BEGIN SOURCE RECORDS
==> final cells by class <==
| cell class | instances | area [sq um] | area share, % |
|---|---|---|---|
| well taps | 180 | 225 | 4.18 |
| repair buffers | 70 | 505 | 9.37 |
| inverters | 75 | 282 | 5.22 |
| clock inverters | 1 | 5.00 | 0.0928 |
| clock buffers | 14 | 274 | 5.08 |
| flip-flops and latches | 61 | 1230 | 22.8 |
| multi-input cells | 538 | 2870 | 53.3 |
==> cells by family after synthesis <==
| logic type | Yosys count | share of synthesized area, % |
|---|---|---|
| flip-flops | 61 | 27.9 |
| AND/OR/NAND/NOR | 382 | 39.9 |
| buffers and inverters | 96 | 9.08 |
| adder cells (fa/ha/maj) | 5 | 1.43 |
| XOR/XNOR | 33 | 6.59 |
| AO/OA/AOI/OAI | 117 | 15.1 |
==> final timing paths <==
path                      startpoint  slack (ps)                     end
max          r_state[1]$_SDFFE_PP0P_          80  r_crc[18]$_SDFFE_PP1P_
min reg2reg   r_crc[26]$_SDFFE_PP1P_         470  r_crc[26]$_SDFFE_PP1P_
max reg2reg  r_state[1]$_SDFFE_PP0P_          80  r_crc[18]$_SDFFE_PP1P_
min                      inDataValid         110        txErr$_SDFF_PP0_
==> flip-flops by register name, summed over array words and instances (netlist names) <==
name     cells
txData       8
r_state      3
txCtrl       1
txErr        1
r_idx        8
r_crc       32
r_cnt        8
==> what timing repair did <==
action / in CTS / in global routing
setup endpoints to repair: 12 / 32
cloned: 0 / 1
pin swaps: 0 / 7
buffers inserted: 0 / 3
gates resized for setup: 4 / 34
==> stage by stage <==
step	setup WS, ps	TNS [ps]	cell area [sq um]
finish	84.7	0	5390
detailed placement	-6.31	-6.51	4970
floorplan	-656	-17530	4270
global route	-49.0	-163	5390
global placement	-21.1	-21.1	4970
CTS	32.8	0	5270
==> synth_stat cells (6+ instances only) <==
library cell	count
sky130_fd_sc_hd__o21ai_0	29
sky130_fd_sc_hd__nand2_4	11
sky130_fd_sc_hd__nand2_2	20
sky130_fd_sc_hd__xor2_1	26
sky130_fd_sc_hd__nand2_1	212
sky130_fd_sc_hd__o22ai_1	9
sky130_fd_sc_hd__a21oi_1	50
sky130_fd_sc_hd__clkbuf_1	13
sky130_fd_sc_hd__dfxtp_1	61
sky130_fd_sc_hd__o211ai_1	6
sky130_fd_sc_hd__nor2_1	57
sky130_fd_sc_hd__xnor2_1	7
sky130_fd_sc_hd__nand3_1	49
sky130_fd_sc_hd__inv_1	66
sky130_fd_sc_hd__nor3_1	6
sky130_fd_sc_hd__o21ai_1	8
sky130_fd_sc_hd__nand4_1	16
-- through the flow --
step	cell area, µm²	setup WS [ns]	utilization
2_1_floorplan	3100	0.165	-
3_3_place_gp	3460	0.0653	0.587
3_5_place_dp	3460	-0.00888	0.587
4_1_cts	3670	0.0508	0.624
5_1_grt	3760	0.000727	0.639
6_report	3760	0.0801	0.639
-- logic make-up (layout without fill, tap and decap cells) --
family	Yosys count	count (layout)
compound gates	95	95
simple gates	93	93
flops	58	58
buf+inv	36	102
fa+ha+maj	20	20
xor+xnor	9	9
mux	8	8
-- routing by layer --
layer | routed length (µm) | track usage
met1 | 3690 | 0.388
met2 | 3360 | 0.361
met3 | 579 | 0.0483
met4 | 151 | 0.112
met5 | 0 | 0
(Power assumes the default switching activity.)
--- src/rtl/run_len_pkg.sv ---
// run_len_pkg: shared types and helpers for run_len_detector.
//   state_t    - run tracker state (IDLE: no history, RUN: history valid)
//   MODE_*     - polarity-select encodings for the mode input (2'b11 acts as BOTH)
//   sat_inc    - increment that saturates at 2^width-1 instead of wrapping
package run_len_pkg;

  typedef enum logic {IDLE = 1'b0, RUN = 1'b1} state_t;

  localparam logic [1:0] MODE_BOTH  = 2'b00;
  localparam logic [1:0] MODE_ONES  = 2'b01;
  localparam logic [1:0] MODE_ZEROS = 2'b10;

  function automatic logic [31:0] sat_inc(input logic [31:0] value, input int unsigned width);
    logic [31:0] max_v;
    max_v = (32'd1 << width) - 32'd1;
    return (value >= max_v) ? max_v : value + 32'd1;
  endfunction

endpackage

--- src/rtl/run_len_detector_if.sv ---
// run_len_detector_if: sample/control inputs and status outputs of the run
// length detector, bundled as one interface.
//   master: drives cen, din, clr, mode, thr_x, thr_y; observes the outputs
//   slave : the detector side
interface run_len_detector_if #(parameter int CNT_W = 4);
  logic             cen;
  logic             din;
  logic             clr;
  logic [1:0]       mode;
  logic [CNT_W-1:0] thr_x;
  logic [CNT_W-1:0] thr_y;
  logic             doutx;
  logic             douty;
  logic             run_bit;
  logic [CNT_W-1:0] run_len;
  logic             run_end;
  logic [CNT_W-1:0] max_len;

  modport master (
    output cen, din, clr, mode, thr_x, thr_y,
    input  doutx, douty, run_bit, run_len, run_end, max_len
  );

  modport slave (
    input  cen, din, clr, mode, thr_x, thr_y,
    output doutx, douty, run_bit, run_len, run_end, max_len
  );
endinterface

--- src/rtl/run_len_flag.sv ---
// run_len_flag: one threshold flag. Registers (pol_ok && thr!=0 && new_len>=thr)
// on sampling cycles; the flag drops on non-sampling cycles, on clr and on reset.
//   clk, resetn (sync, active-low), clr, cen
//   new_len - run length being written this cycle
//   thr     - threshold, 0 disables the flag
//   pol_ok  - polarity gate for the new run bit
//   dout    - registered flag
module run_len_flag #(parameter int CNT_W = 4) (
  input  logic             clk,
  input  logic             resetn,
  input  logic             clr,
  input  logic             cen,
  input  logic [CNT_W-1:0] new_len,
  input  logic [CNT_W-1:0] thr,
  input  logic             pol_ok,
  output logic             dout
);

  always_ff @(posedge clk) begin
    if (!resetn || clr)
      dout <= 1'b0;
    else if (!cen)
      dout <= 1'b0;
    else
      dout <= pol_ok && (thr != '0) && (new_len >= thr);
  end

endmodule

--- src/rtl/run_len_detector.sv ---
// run_len_detector: tracks the length of the current run of identical sampled
// bits (saturating at 2^CNT_W-1) and flags runs reaching thresholds X and Y.
//   clk    - clock
//   resetn - synchronous, active-low reset (priority over clr)
//   bus    - run_len_detector_if.slave: cen/din/clr/mode/thr_x/thr_y in,
//            doutx/douty/run_bit/run_len/run_end/max_len out
// Optional statistics (run_end pulse, max_len) are built only when the macro
// RUN_LEN_STATS_EN is defined; otherwise both outputs are tied to 0.
module run_len_detector
  import run_len_pkg::*;
#(
  parameter int CNT_W = 4
) (
  input  logic                  clk,
  input  logic                  resetn,
  run_len_detector_if.slave     bus
);

  state_t           state_q, state_d;
  logic             run_bit_q, run_bit_d;
  logic [CNT_W-1:0] run_len_q, run_len_d;
  logic             pol_ok;

  always_ff @(posedge clk) begin
    if (!resetn) begin
      state_q   <= IDLE;
      run_bit_q <= 1'b0;
      run_len_q <= '0;
    end else begin
      state_q   <= state_d;
      run_bit_q <= run_bit_d;
      run_len_q <= run_len_d;
    end
  end

  // clr beats cen: the sample on a clr cycle is dropped. cen=0 holds
  // everything, so sampling gaps never break a run.
  always_comb begin
    state_d   = state_q;
    run_bit_d = run_bit_q;
    run_len_d = run_len_q;
    if (bus.clr) begin
      state_d   = IDLE;
      run_bit_d = 1'b0;
      run_len_d = '0;
    end else if (bus.cen) begin
      case (state_q)
        IDLE: begin
          state_d   = RUN;
          run_bit_d = bus.din;
          run_len_d = CNT_W'(1);
        end
        RUN: begin
          if (bus.din == run_bit_q) begin
            run_len_d = CNT_W'(sat_inc(32'(run_len_q), CNT_W));
          end else begin
            run_bit_d = bus.din;
            run_len_d = CNT_W'(1);
          end
        end
        default: state_d = IDLE;
      endcase
    end
  end

  // Polarity gate looks at the bit of the run being written, not the old one.
  always_comb begin
    case (bus.mode)
      MODE_ONES:  pol_ok = run_bit_d;
      MODE_ZEROS: pol_ok = ~run_bit_d;
      default:    pol_ok = 1'b1;
    endcase
  end

  logic [1:0][CNT_W-1:0] thr;
  logic [1:0]            flag;

  assign thr = {bus.thr_y, bus.thr_x};

  for (genvar i = 0; i < 2; i++) begin : g_flag
    run_len_flag #(.CNT_W(CNT_W)) u_flag (
      .clk     (clk),
      .resetn  (resetn),
      .clr     (bus.clr),
      .cen     (bus.cen),
      .new_len (run_len_d),
      .thr     (thr[i]),
      .pol_ok  (pol_ok),
      .dout    (flag[i])
    );
  end

  assign bus.doutx   = flag[0];
  assign bus.douty   = flag[1];
  assign bus.run_bit = run_bit_q;
  assign bus.run_len = run_len_q;

`ifdef RUN_LEN_STATS_EN
  logic             brk;
  logic             run_end_q;
  logic [CNT_W-1:0] max_len_q;

  // A break is an opposite bit sampled while a run exists; clr never counts.
  assign brk = (state_q == RUN) && bus.cen && !bus.clr && (bus.din != run_bit_q);

  always_ff @(posedge clk) begin
    if (!resetn) begin
      run_end_q <= 1'b0;
      max_len_q <= '0;
    end else begin
      run_end_q <= brk;
      if (brk && (run_len_q > max_len_q))
        max_len_q <= run_len_q;
    end
  end

  assign bus.run_end = run_end_q;
  assign bus.max_len = max_len_q;
`else
  assign bus.run_end = 1'b0;
  assign bus.max_len = '0;
`endif

endmodule

--- src/flat_wrapper.sv ---
// flat-port wrapper written by rule: the top's interface ports become plain ports
module run_len_detector_flat import run_len_pkg::*;
#(
  parameter int CNT_W = 4
)
  (clk, resetn, bus_cen, bus_din, bus_clr, bus_mode, bus_thr_x, bus_thr_y, bus_doutx, bus_douty, bus_run_bit, bus_run_len, bus_run_end, bus_max_len);
  run_len_detector_if #(.CNT_W(CNT_W)) bus_i ();
  input  logic clk;
  input  logic resetn;
  input wire logic [$bits(bus_i.cen)-1:0] bus_cen;
  input wire logic [$bits(bus_i.din)-1:0] bus_din;
  input wire logic [$bits(bus_i.clr)-1:0] bus_clr;
  input wire logic [$bits(bus_i.mode)-1:0] bus_mode;
  input wire logic [$bits(bus_i.thr_x)-1:0] bus_thr_x;
  input wire logic [$bits(bus_i.thr_y)-1:0] bus_thr_y;
  output wire logic [$bits(bus_i.doutx)-1:0] bus_doutx;
  output wire logic [$bits(bus_i.douty)-1:0] bus_douty;
  output wire logic [$bits(bus_i.run_bit)-1:0] bus_run_bit;
  output wire logic [$bits(bus_i.run_len)-1:0] bus_run_len;
  output wire logic [$bits(bus_i.run_end)-1:0] bus_run_end;
  output wire logic [$bits(bus_i.max_len)-1:0] bus_max_len;
  assign bus_i.cen = bus_cen;
  assign bus_i.din = bus_din;
  assign bus_i.clr = bus_clr;
  assign bus_i.mode = bus_mode;
  assign bus_i.thr_x = bus_thr_x;
  assign bus_i.thr_y = bus_thr_y;
  assign bus_doutx = bus_i.doutx;
  assign bus_douty = bus_i.douty;
  assign bus_run_bit = bus_i.run_bit;
  assign bus_run_len = bus_i.run_len;
  assign bus_run_end = bus_i.run_end;
  assign bus_max_len = bus_i.max_len;
  run_len_detector #(.CNT_W(CNT_W)) u_core (.clk(clk), .resetn(resetn), .bus(bus_i));
endmodule
--- config.mk ---
export PLATFORM = sky130hd
export DESIGN_NAME = run_len_detector_flat
export DESIGN_NICKNAME = d
export VERILOG_FILES = /design/src/rtl/run_len_pkg.sv /design/src/rtl/run_len_detector_if.sv /design/src/rtl/run_len_flag.sv /design/src/rtl/run_len_detector.sv /design/src/flat_wrapper.sv
export SDC_FILE = /design/constraint.sdc
export NUM_CORES = 1
export LEC_CHECK = 0
export BUFFER_PORTS_ARGS = -buffer_cell sky130_fd_sc_hd__buf_2
export CAP_MARGIN = 0
export CORE_UTILIZATION = 42
export DETAILED_ROUTE_END_ITERATION = 8
export PLACE_DENSITY = 0.78
export SYNTH_ARGS = -nofsm -noshare
export SYNTH_HDL_FRONTEND = slang
export SYNTH_SLANG_ARGS = --single-unit
--- constraint.sdc ---
create_clock -name clk -period 2.14 [get_ports clk]
set_clock_uncertainty 0.1 [all_clocks]
set_input_delay 0.321 -clock clk [delete_from_list [all_inputs] [get_ports clk]]
set_output_delay 0.321 -clock clk [all_outputs]
set_load 0.005 [all_outputs]
== Word-level counts from Yosys, hierarchy flattened ==
Cells that the tools add are included.
Storage, ports and cells
  register bits after elaboration: 8
  bits of input ports: 15
  logic and storage cells: 36
Cells by class
  $add $sub $neg: 1
  $lt $le $gt $ge: 3
  eq/ne operators: 3
  multiplexer cells: 10
  bitwise logic cells: 4
  reductions and logical operators: 10
Operators with widths (number)
  4-bit 2-to-1 mux: 4
  4-bit greater-or-equal comparator: 2
  4-bit one-hot mux with 2 select lines: 1
  4-bit nonzero test: 2
  4-bit by 1-bit adder with 4-bit output (second input constant): 1
  4-bit greater-or-equal comparator (second input constant): 1
  1-bit logical AND: 4
  1-bit inverter: 4
  1-bit one-hot mux with 2 select lines: 2
  2-bit OR reduction: 2
  1-bit 2-to-1 mux: 3
  2-bit by 1-bit == test with 1-bit output (second input constant): 1
  2-bit == test (second input constant): 1
  1-bit == test: 1
  1-bit logical NOT: 1
  1-bit logical OR: 1

== Depth between registers and ports, before layout ==
Gate-level depths: netlist of run 1.
  word-level depth: 9
  mapped depth: 9
  depth with buffers taken out: 9

== Hierarchy ==
Synthesis of run 1 repeated with hierarchy kept, for this count alone.
Second synthesis, totals
  cell total of the unflattened synthesis: 89
  area total of the unflattened synthesis: 710.7 µm²
Modules (own cells, without submodules)
  run_len_detector: times used 1, cells each 55, area an instance 447.9 µm², sequential area each 120.1 µm²
  run_len_flag: times used 2, cells each 17, area an instance 131.4 µm², sequential area each 20.0 µm²

== Worst setup path before layout of run 1 ==
No wires, ideal clock.
  path kind: register to register
  start: register u_core.run_bit_q, in the netlist u_core.bus.run_bit
  end: register u_core.g_flag[0].u_flag.dout
  setup time: 0.138 ns
  arrival: 2.016 ns
  setup slack: -0.114 ns
  stages on the path, launching flop included: 10
  path buffers: 0
  period minus slack after synthesis: 2.254 ns
  cell sequence: dfxtp_1 > inv_1 > ha_1 > and3_1 > a31oi_1 > nand2b_1 > ha_1 > nand2b_1 > a2111oi_0 > a2111oi_1
On the way
  cells in the longest elaborated chain, start to end: 9
  elaborated cells between the ends (all ways): 14
  classes of those cells: order compare: 1; eq/ne: 1; mux: 9; bitwise: 1; reduce/logical: 2
Ends and longest elaborated chain
  start: declaration: RTL line run_len_detector.sv:20  | logic run_bit_q, run_bit_d;
  start signal: assignment: RTL line run_len_detector.sv:31  | run_bit_q <= run_bit_d;
  parallel branches: the longest is 8 deep, another holds 4-bit greater-or-equal comparator
  1-bit logical AND *: RTL line run_len_flag.sv:25  | dout <= pol_ok && (thr != '0) && (new_len >= thr);
  end signal: assignment: RTL line run_len_flag.sv:25
  end: declaration: RTL line run_len_flag.sv:16  | output logic dout
Every way passes the cells marked *.
A chain may end at the register's enable or synchronous reset.

== Worst setup path in the final report of run 1 ==
  start: register u_core.run_bit_q, in the netlist u_core.bus.run_bit
  end: register u_core.g_flag[1].u_flag.dout
On the way
  elaborated cells between the ends (all ways): 14
  classes of those cells: order compare: 1; eq/ne: 1; mux: 9; bitwise: 1; reduce/logical: 2
RTL lines
  1-bit == test: RTL line run_len_detector.sv:54  | if (bus.din == run_bit_q) begin
  4-bit 2-to-1 mux: RTL line run_len_detector.sv:54
  4-bit one-hot mux with 2 select lines: RTL line run_len_detector.sv:47  | case (state_q)
  4-bit 2-to-1 mux: RTL line run_len_detector.sv:46  | end else if (bus.cen) begin
  4-bit 2-to-1 mux: RTL line run_len_detector.sv:42  | if (bus.clr) begin
  via u_core.g_flag[0].u_flag.new_len[3]: RTL line run_len_flag.sv:13  | input logic [CNT_W-1:0] new_len,
  4-bit greater-or-equal comparator: RTL line run_len_flag.sv:25
  1-bit logical AND: RTL line run_len_flag.sv:25
  end signal: assignment: RTL line run_len_flag.sv:25
  end: declaration: RTL line run_len_flag.sv:16
The timed path passes the listed nets, and every way through them passes these cells.

==> impl_metrics.env, run 1 <==
export IMPL_antenna_found_initial=0
export IMPL_cts_buffers=3
export IMPL_worstSetupPathType="reg -> reg"
export IMPL_startpoint_type="register"
export IMPL_area_growth_pct=45.9
export IMPL_path_common_cell="ha_4"
export IMPL_worstPathArrival_ns=2.19
export IMPL_setup_ws_ns=-0.00567
export IMPL_endpoint_kind="register"
export IMPL_drc=0
export IMPL_num_vias=745
export IMPL_yosysTopAreaCell="ha_1"
export IMPL_fin_cells=131
export IMPL_place_inst=126
export IMPL_critPathMaxFanout=3
export IMPL_clk_pin_slew_ns=0.06
export IMPL_min_period_ns=2.15
export IMPL_grt_pass1_vias=659
export IMPL_fp_dieW_um=42.5
export IMPL_layout_drive_gt1_share_pct=44.3
export IMPL_required_ns=2.18
export IMPL_ios=27
export IMPL_yosysWarnings=0
export IMPL_yosysSeqAreaShare_pct=23.2
export IMPL_worst_path_max_delay_cell="a2111oi_1"
export IMPL_final_net_count=145
export IMPL_fill_cells=124
export IMPL_crit_buf_inv=2
export IMPL_cts_root_buffer="clkbuf_4"
export IMPL_ys_seq_elements=8
export IMPL_first_iter_violations=27
export IMPL_rrSetupSlack_ns=-0.006
export IMPL_core_area_um2=1520
export IMPL_gp_congestion=0.817
export IMPL_cts_sinks=8
export IMPL_whs_ns=0.292
export IMPL_crit_cells=9
export IMPL_wl_um=1900
export IMPL_syn_avg_cell_area_um2=8.31
export IMPL_syn_inst=83
export IMPL_ir_worst_vdd_mv=0.249
export IMPL_violations="negative setup slack"
export IMPL_crit_end="u_core.g_flag[1].u_flag.dout"
export IMPL_maxCapViolations=0
export IMPL_yosys_cell_types_count=27
export IMPL_grt_overflow=0
export IMPL_insertion_delay_ns=0.26
export IMPL_power_leakage_uw=0.000478
export IMPL_worst_path_largest_cell_delay_ns=0.38
export IMPL_clock_path_buffers=2
export IMPL_htreeDepth=1
export IMPL_max_freq_ghz=0.466
export IMPL_io_buffers=21
export IMPL_cp_cell_sequence="inv_2 > ha_4 > and3_4 > a21oi_2 > nor4_2 > buf_4 > ha_4 > a2111oi_2 > a2111oi_1"
export IMPL_diodes=0
export IMPL_status="complete, but fails checks"
export IMPL_synth_area_top_cells="ha_1 24%, dfxtp_1 23%, buf_4 5.4%, inv_1 5.4%, nor2_1 4.9%"
export IMPL_synth_cell_area_um2=689
export IMPL_crit_family="simple AND/OR/NAND/NOR gates"
export IMPL_fin_util_pct=66.0
export IMPL_initial_core_util_pct=45.2
export IMPL_timing_final_crit_share_pct=100
export IMPL_ctsHoldBuffers=0
export IMPL_p_per_area_nw_per_um2=371
export IMPL_startpoint="u_core.bus.run_bit"
export IMPL_rows=14
export IMPL_die_area_um2=1810
export IMPL_maxSlewViolCount=0
export IMPL_detailed_place_hpwl_um=1260
export IMPL_place_ws_ns=-0.177
export IMPL_via_per_inst=5.69
export IMPL_synth_top_area_share_pct=23.6
export IMPL_ant_nets=0
export IMPL_dr_pass1_iters=4
export IMPL_grt_max_degree=9
export IMPL_fp_dieH_um=42.5
export IMPL_grt_pass1_wl_um=2800
export IMPL_rsz0062_at_grt="yes"
export IMPL_hold_class="in -> reg"
export IMPL_hold_violations=0
export IMPL_timing_rr_end="u_core.g_flag[1].u_flag.dout"
export IMPL_cts_tree="built"
export IMPL_r2r_start="u_core.bus.run_bit"
export IMPL_setup_viol=1
export IMPL_grt_total_usage_pct=20.8
export IMPL_wl_per_cell_um=14.5
export IMPL_ff2ff_path_depth=9
-- layout by cell type, fill, tap and decap left out, types with 2 or more instances in the layout --
cell type,instances
nor4_1,3
o21a_1,2
conb_1,5
clkbuf_4,3
a2111oi_2,2
ha_4,3
nand3_1,2
ha_1,9
nor2_1,8
inv_1,9
buf_4,9
buf_2,21
a31oi_1,2
nand2b_1,2
nand2b_4,2
dfxtp_1,7
nor3_1,3
nor2b_1,2
-- timing repair --
item | in CTS | in global routing
setup buffers | 1 | 1
endpoints found under the setup margin | 2 | 2
pin swaps | 7 | 4
gates resized for setup | 13 | 4
-- report_power, final --
part / leakage (uW) / internal, uW / switching (uW)
Combinational: 0.000398 / 49.5 / 48.5
Sequential: 0.0000653 / 152 / 2.09
Clock: 0.0000138 / 64.5 / 56.4
Total: 0.000478 / 266 / 107
-- synth_stat cells, drive strengths merged --
cell     instances
ha              13
inv             10
nor2             9
dfxtp            8
buf              5
nand2b           5
a2111oi          4
nor4             4
a31oi            3
nor3             3
a21oi            2
nand3            2
nor2b            2
o21a             2
a22oi            1
a31o             1
and3             1
and3b            1
conb             1
nand2            1
nand3b           1
nor3b            1
o221ai           1
o31ai            1
or4b             1
-- metal layers --
| layer | part of all wire (%) | vias to the layer above | wire length [um] | track usage (%) |
|---|---|---|---|---|
| met2 | 51 | 39 | 968 | 36.3 |
| met1 | 41 | 342 | 779 | 24.3 |
| li1 | - | 360 | - | - |
| met5 | 0 | - | 0 | 0 |
| met3 | 6.9 | 4 | 131 | 4.31 |
| met4 | 1.1 | 0 | 21 | 8.75 |
-- registers in the layout (all words and copies together), names as in the netlist --
signal	flops
u_core.state_q	1
u_core.g_flag.u_flag.dout	2
u_core.bus.run_bit	1
u_core.bus.run_len	4
-- layout make-up --
cell class                 instances  area (um^2)  share of cell area, %
clock buffer                       3         22.5                   2.24
inverter                          10         37.5                   3.73
multi-input combinational         64          592                   58.8
sequential                         8          161                   16.0
tap                               16         20.0                   1.99
timing repair buffer              30          173                   17.2
-- metrics by stage --
stage          cell area (um^2)  setup TNS [ns]  power, uW
3_3_place_gp                863          -0.356        230
3_5_place_dp                863          -0.323        232
5_1_grt                    1010         -0.0674        394
2_1_floorplan               723               0        206
6_report                   1010        -0.00567        373
4_1_cts                     976       -0.000921        366
-- logic make-up after synthesis --
family / share of synthesized area (%)
and+or+nand+nor: 25.2
AOI/OAI and AO/OA: 16.5
buffers and inverters: 10.9
adders and majority gates: 23.6
DFF: 23.2
other: 0.544
-- tightest hold or removal path, stage by stage --
cell and delay [ns]:
buf_2 0.14, nor2_1 0.10, nor2_1 0.05
-- how the worst min path moves through the flow --
stage                         from        endpoint  slack, ns  cells past startpoint
floorplan                  bus_cen  u_core.state_q       0.34                      2
global placement    u_core.state_q  u_core.state_q       0.42                      2
detailed placement  u_core.state_q  u_core.state_q       0.43                      2
CTS                        bus_cen  u_core.state_q       0.28                      3
global route               bus_cen  u_core.state_q       0.33                      3
finish                     bus_cen  u_core.state_q       0.29                      3
(Power assumes the default switching activity.)
==> run 2, diff against run 1 <==
--- a/config.mk
+++ b/config.mk
@@ -10,6 +10,7 @@
 export CORE_UTILIZATION = 42
 export DETAILED_ROUTE_END_ITERATION = 8
 export PLACE_DENSITY = 0.78
+export SETUP_SLACK_MARGIN = 0.5
 export SYNTH_ARGS = -nofsm -noshare
 export SYNTH_HDL_FRONTEND = slang
 export SYNTH_SLANG_ARGS = --single-unit
==> run 2 against run 1 <==
The flow now finishes without violations. Non-clock buffer count shrank 2. Combinational power grew 12%. Worst hold slack lost 0.0053 ns. Sequential power is essentially flat. Core utilization grew 1.4 points.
END SOURCE RECORDS
INSTRUCTIONS TO FOLLOW —
Filter the records above for "step" and copy every matching line.

SOLUTION —
step	setup WS, ps	TNS [ps]	cell area [sq um]
step	cell area, µm²	setup WS [ns]	utilization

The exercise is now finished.